- Thought this was a different way of presenting the need for downtime to people.
- Without mentioning autism and adding that problem .of it not being understood.
- I'm calling it the : Small Talk Hangover.
- Click to the link for the author and the in depth article.
- Some people think introverts avoid social situations.
- This isn't actually true; they just need more time to recharge after a lot of social stimulation.
- It's because they have a low threshold for dopamine, so they are easily overwhelmed.
- In contrast, extroverts have a very high threshold so can keep going for longer.
- Introverts can learn to use their differences as a skill, rather than a hindrance.
The main article here :
http://www.businessinsider.com/what-its-like-to-be-an-introvert-and-what-everyone-gets-wrong-2018-5 small talk hangover
Introverts hate small talk
Introverts thrive on social interaction, just as many people do. They just do it in a different way to people who are more extroverted. For instance, a "social butterfly" extrovert may like to meet 50 people at an event, and get a buzz from talking to as many people as possible. Meanwhile, an introvert probably aims to get to know just two new people, but they will hope to foster the beginnings of a deep relationship.

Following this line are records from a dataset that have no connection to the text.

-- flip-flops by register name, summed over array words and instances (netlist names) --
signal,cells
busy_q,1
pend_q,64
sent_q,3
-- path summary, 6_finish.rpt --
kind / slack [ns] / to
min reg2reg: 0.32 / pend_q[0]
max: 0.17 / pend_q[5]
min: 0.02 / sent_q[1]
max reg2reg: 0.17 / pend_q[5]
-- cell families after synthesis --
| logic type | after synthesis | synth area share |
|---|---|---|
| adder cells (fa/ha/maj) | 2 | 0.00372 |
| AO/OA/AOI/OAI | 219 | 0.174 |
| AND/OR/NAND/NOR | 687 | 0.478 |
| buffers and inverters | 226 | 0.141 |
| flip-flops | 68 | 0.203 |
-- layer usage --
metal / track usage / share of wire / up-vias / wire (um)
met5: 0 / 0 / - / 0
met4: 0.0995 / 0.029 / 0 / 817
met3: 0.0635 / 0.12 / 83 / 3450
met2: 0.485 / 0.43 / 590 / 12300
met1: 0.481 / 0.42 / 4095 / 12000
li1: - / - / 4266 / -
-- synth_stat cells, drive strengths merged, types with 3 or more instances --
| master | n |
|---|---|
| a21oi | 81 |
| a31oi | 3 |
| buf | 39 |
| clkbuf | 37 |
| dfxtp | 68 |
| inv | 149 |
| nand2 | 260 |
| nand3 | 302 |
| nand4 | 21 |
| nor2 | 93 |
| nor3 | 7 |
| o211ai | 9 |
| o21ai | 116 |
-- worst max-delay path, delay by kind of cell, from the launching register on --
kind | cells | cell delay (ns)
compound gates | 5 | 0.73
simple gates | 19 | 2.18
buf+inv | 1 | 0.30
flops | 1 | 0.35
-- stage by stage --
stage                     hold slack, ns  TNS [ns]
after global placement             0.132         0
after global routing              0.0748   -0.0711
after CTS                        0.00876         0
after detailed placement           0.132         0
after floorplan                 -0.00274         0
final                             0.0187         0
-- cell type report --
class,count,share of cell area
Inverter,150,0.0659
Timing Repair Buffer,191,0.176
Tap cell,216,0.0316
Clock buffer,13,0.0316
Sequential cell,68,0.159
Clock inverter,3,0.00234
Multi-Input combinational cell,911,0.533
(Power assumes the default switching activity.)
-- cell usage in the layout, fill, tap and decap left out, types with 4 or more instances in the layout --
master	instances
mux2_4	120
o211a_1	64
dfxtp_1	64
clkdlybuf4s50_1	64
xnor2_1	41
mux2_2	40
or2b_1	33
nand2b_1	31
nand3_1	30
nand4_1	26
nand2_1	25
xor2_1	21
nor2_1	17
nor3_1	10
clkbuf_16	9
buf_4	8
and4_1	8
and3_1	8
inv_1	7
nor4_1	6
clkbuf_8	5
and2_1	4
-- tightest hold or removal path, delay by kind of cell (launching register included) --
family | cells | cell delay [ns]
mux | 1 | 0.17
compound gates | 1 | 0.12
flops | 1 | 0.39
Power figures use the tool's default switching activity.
### src/rtl/iack_pkg.sv
package iack_pkg;

   // entry state field encoding
   typedef enum logic [1:0] {
      ST_NONE     = 2'b00,
      ST_PEND     = 2'b01,
      ST_ACT      = 2'b10,
      ST_PEND_ACT = 2'b11
   } ent_state_e;

   // interrupt group
   typedef enum logic {
      GRP_ZERO = 1'b0,
      GRP_ONE  = 1'b1
   } grp_e;

endpackage

### src/rtl/iack_grp_decode.sv
module iack_grp_decode #(
   parameter int CODE_W  = 4,
   parameter int G0_CODE = 8
) (
   input  logic [CODE_W-1:0] code,
   output iack_pkg::grp_e    grp
);
   initial begin
      if (CODE_W < 1 || G0_CODE >= (1 << CODE_W))
         $error("iack_grp_decode: G0_CODE does not fit CODE_W");
   end

   always_comb begin
      if (code == CODE_W'(G0_CODE)) grp = iack_pkg::GRP_ZERO;
      else                          grp = iack_pkg::GRP_ONE;
   end
endmodule

### src/rtl/iack_preempt.sv
module iack_preempt #(
   parameter int PRIO_W = 8,
   parameter int BP_W   = 3
) (
   input  logic [PRIO_W-1:0] prio,
   input  iack_pkg::grp_e    grp,
   input  logic [BP_W-1:0]   bp0,
   input  logic [BP_W-1:0]   bp1,
   output logic [PRIO_W-1:0] level
);
   localparam int SH_W = BP_W + 1;

   initial begin
      if (PRIO_W < 1 || PRIO_W > 16)
         $error("iack_preempt: PRIO_W out of range");
      if ((1 << SH_W) <= PRIO_W)
         $error("iack_preempt: BP_W too narrow for PRIO_W");
   end

   logic [SH_W-1:0] shift;

   // group 0 binary point drops one more bit than group 1
   always_comb begin
      if (grp == iack_pkg::GRP_ZERO) shift = {1'b0, bp0} + SH_W'(1);
      else                           shift = {1'b0, bp1};
   end

   // keep only bits at or above the shift position
   for (genvar gi = 0; gi < PRIO_W; gi++) begin : g_mask
      assign level[gi] = prio[gi] & (SH_W'(gi) >= shift);
   end
endmodule

### src/rtl/iack_gate.sv
module iack_gate #(
   parameter int PRIO_W = 8
) (
   input  logic              cand_vld,
   input  iack_pkg::grp_e    cand_grp,
   input  iack_pkg::grp_e    rd_grp,
   input  logic [PRIO_W-1:0] cand_prio,
   input  logic [PRIO_W-1:0] prio_mask,
   input  logic [PRIO_W-1:0] pre_level,
   input  logic [PRIO_W-1:0] act_hi_prio,
   output logic              grant
);
   logic ok_grp, ok_mask, ok_pre;

   always_comb begin
      ok_grp  = (cand_grp == rd_grp);
      ok_mask = (prio_mask > cand_prio);
      ok_pre  = (act_hi_prio > pre_level);
      grant   = cand_vld & ok_grp & ok_mask & ok_pre;
   end
endmodule

### src/rtl/iack_entry_update.sv
module iack_entry_update #(
   parameter int ID_W    = 16,
   parameter int MAX_SPI = 1019
) (
   input  logic [ID_W-1:0]      vid,
   output iack_pkg::ent_state_e new_state
);
   initial begin
      if (MAX_SPI >= (1 << ID_W))
         $error("iack_entry_update: MAX_SPI does not fit ID_W");
   end

   // message-based IDs above the shared range carry no active state
   always_comb begin
      if (vid <= ID_W'(MAX_SPI)) new_state = iack_pkg::ST_ACT;
      else                       new_state = iack_pkg::ST_NONE;
   end
endmodule

### src/rtl/iack_ctrl.sv
module iack_ctrl #(
   parameter int ID_W     = 16,
   parameter int PRIO_W   = 8,
   parameter int IDX_W    = 4,
   parameter int BP_W     = 3,
   parameter int CODE_W   = 4,
   parameter int G0_CODE  = 8,
   parameter int MAX_SPI  = 1019,
   parameter int SPUR_ID  = 1023
) (
   input  logic              clk,
   input  logic              rst_n,
   input  logic              req_vld,
   input  logic [CODE_W-1:0] req_code,
   input  logic              cand_vld,
   input  logic [IDX_W-1:0]  cand_idx,
   input  logic [ID_W-1:0]   cand_vid,
   input  logic [PRIO_W-1:0] cand_prio,
   input  logic              cand_grp,
   input  logic [1:0]        cand_state,
   input  logic [PRIO_W-1:0] prio_mask,
   input  logic [BP_W-1:0]   bp0,
   input  logic [BP_W-1:0]   bp1,
   input  logic [PRIO_W-1:0] act_hi_prio,
   output logic              rsp_vld,
   output logic [ID_W-1:0]   rsp_id,
   output logic              wb_en,
   output logic [IDX_W-1:0]  wb_idx,
   output logic [ID_W-1:0]   wb_vid,
   output logic [PRIO_W-1:0] wb_prio,
   output logic              wb_grp,
   output logic [1:0]        wb_state,
   output logic              set_act_en,
   output logic [PRIO_W-1:0] set_act_prio,
   output logic              set_act_grp
);
   import iack_pkg::*;

   localparam logic [ID_W-1:0] SPUR = ID_W'(SPUR_ID);

   initial begin
      if (SPUR_ID <= MAX_SPI)
         $error("iack_ctrl: spurious ID must lie above shared range");
      if (SPUR_ID >= (1 << ID_W))
         $error("iack_ctrl: SPUR_ID does not fit ID_W");
   end

   grp_e              rd_grp;
   grp_e              c_grp;
   logic [PRIO_W-1:0] pre_level;
   logic              grant;
   ent_state_e        nxt_state;
   logic [1:0]        unused_state;

   assign c_grp        = grp_e'(cand_grp);
   assign unused_state = cand_state;

   iack_grp_decode #(.CODE_W(CODE_W), .G0_CODE(G0_CODE)) u_dec (
      .code (req_code),
      .grp  (rd_grp)
   );

   iack_preempt #(.PRIO_W(PRIO_W), .BP_W(BP_W)) u_pre (
      .prio  (cand_prio),
      .grp   (rd_grp),
      .bp0   (bp0),
      .bp1   (bp1),
      .level (pre_level)
   );

   iack_gate #(.PRIO_W(PRIO_W)) u_gate (
      .cand_vld    (cand_vld),
      .cand_grp    (c_grp),
      .rd_grp      (rd_grp),
      .cand_prio   (cand_prio),
      .prio_mask   (prio_mask),
      .pre_level   (pre_level),
      .act_hi_prio (act_hi_prio),
      .grant       (grant)
   );

   iack_entry_update #(.ID_W(ID_W), .MAX_SPI(MAX_SPI)) u_upd (
      .vid       (cand_vid),
      .new_state (nxt_state)
   );

   // response, write-back and tracker strobe leave together
   logic              r_vld, r_gnt;
   logic [ID_W-1:0]   r_id;
   logic [IDX_W-1:0]  r_idx;
   logic [PRIO_W-1:0] r_prio;
   logic              r_grp;
   logic [1:0]        r_state;

   always_ff @(posedge clk or negedge rst_n) begin
      if (!rst_n) begin
         r_vld   <= 1'b0;
         r_gnt   <= 1'b0;
         r_id    <= '0;
         r_idx   <= '0;
         r_prio  <= '0;
         r_grp   <= 1'b0;
         r_state <= '0;
      end else begin
         r_vld <= req_vld;
         r_gnt <= req_vld & grant;
         if (req_vld) begin
            r_id    <= grant ? cand_vid : SPUR;
            r_idx   <= cand_idx;
            r_prio  <= cand_prio;
            r_grp   <= rd_grp;
            r_state <= nxt_state;
         end
      end
   end

   assign rsp_vld      = r_vld;
   assign rsp_id       = r_id;
   assign wb_en        = r_gnt;
   assign wb_idx       = r_idx;
   assign wb_vid       = r_id;
   assign wb_prio      = r_prio;
   assign wb_grp       = r_grp;
   assign wb_state     = r_state;
   assign set_act_en   = r_gnt;
   assign set_act_prio = r_prio;
   assign set_act_grp  = r_grp;

   AST_RSP_FOLLOWS_REQ: assert property (@(posedge clk) disable iff (!rst_n)
      rsp_vld |-> $past(req_vld));
   AST_REQ_GIVES_RSP: assert property (@(posedge clk) disable iff (!rst_n)
      req_vld |=> rsp_vld);
   AST_WB_IN_RSP: assert property (@(posedge clk) disable iff (!rst_n)
      wb_en |-> rsp_vld);
   AST_WB_NEEDS_CAND: assert property (@(posedge clk) disable iff (!rst_n)
      wb_en |-> $past(cand_vld));
   AST_WB_GRP_MATCH: assert property (@(posedge clk) disable iff (!rst_n)
      set_act_en |-> (set_act_grp == $past(cand_grp)));
   AST_UNDER_MASK: assert property (@(posedge clk) disable iff (!rst_n)
      set_act_en |-> (set_act_prio < $past(prio_mask)));
   AST_LPI_NO_STATE: assert property (@(posedge clk) disable iff (!rst_n)
      (wb_en && wb_vid > ID_W'(MAX_SPI)) |-> (wb_state == ST_NONE));
   AST_SPI_ACTIVE: assert property (@(posedge clk) disable iff (!rst_n)
      (wb_en && wb_vid <= ID_W'(MAX_SPI)) |-> (wb_state == ST_ACT));
   AST_DENY_SPUR: assert property (@(posedge clk) disable iff (!rst_n)
      (rsp_vld && !wb_en) |-> (rsp_id == SPUR));
endmodule
[src/rtl/row_vtiming.sv]
module row_vtiming #(
  parameter int LINES_PER_ROW = 13,
  parameter int ROW_W         = 4,
  parameter int ACTIVE_ROWS   = 16,
  parameter int BLANK_ROWS    = 4
) (
  input  logic             clk_i,
  input  logic             rst_ni,
  input  logic             line_adv_i,
  output logic [ROW_W-1:0] row_o,
  output logic             vdisp_no,
  output logic             frame_start_o
);
  import row_vtiming_pkg::*;

  logic   row_step;
  logic   row_carry;
  phase_e phase;

  row_scan_cnt #(.LINES_PER_ROW(LINES_PER_ROW)) u_scan (
    .clk_i      (clk_i),
    .rst_ni     (rst_ni),
    .line_adv_i (line_adv_i),
    .wrap_o     (row_step)
  );

  row_text_cnt #(
    .ROW_W       (ROW_W),
    .ACTIVE_ROWS (ACTIVE_ROWS),
    .BLANK_ROWS  (BLANK_ROWS)
  ) u_rows (
    .clk_i   (clk_i),
    .rst_ni  (rst_ni),
    .step_i  (row_step),
    .phase_i (phase),
    .row_o   (row_o),
    .carry_o (row_carry)
  );

  row_phase_ctl u_phase (
    .clk_i         (clk_i),
    .rst_ni        (rst_ni),
    .step_i        (row_step),
    .carry_i       (row_carry),
    .phase_o       (phase),
    .frame_start_o (frame_start_o)
  );

  assign vdisp_no = (phase == PH_BLANK);
endmodule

This is one reason introverts often hate small talk, which Neo calls "small-talk disorder." It also means they will consistently be overwhelmed and need to rest afterward, sometimes sleeping for up to 18 hours at a time.
Introversion is not an insult; it's just a different way of living to other people. And wherever you are on the introversion-extroversion spectrum, the most important thing is learning how to use your differences to your advantage.
"When you spend time having fun or resting in your introvert hangovers, you can accelerate your professional and personal growth," Neo said. "The more comfortable you are with telling people: 'I have an introvert hangover; this is the time for myself. I'm blocking these chunks of time dedicated to me,' the more you are able to own yourself as an introvert — rather than thinking there's something wrong with you."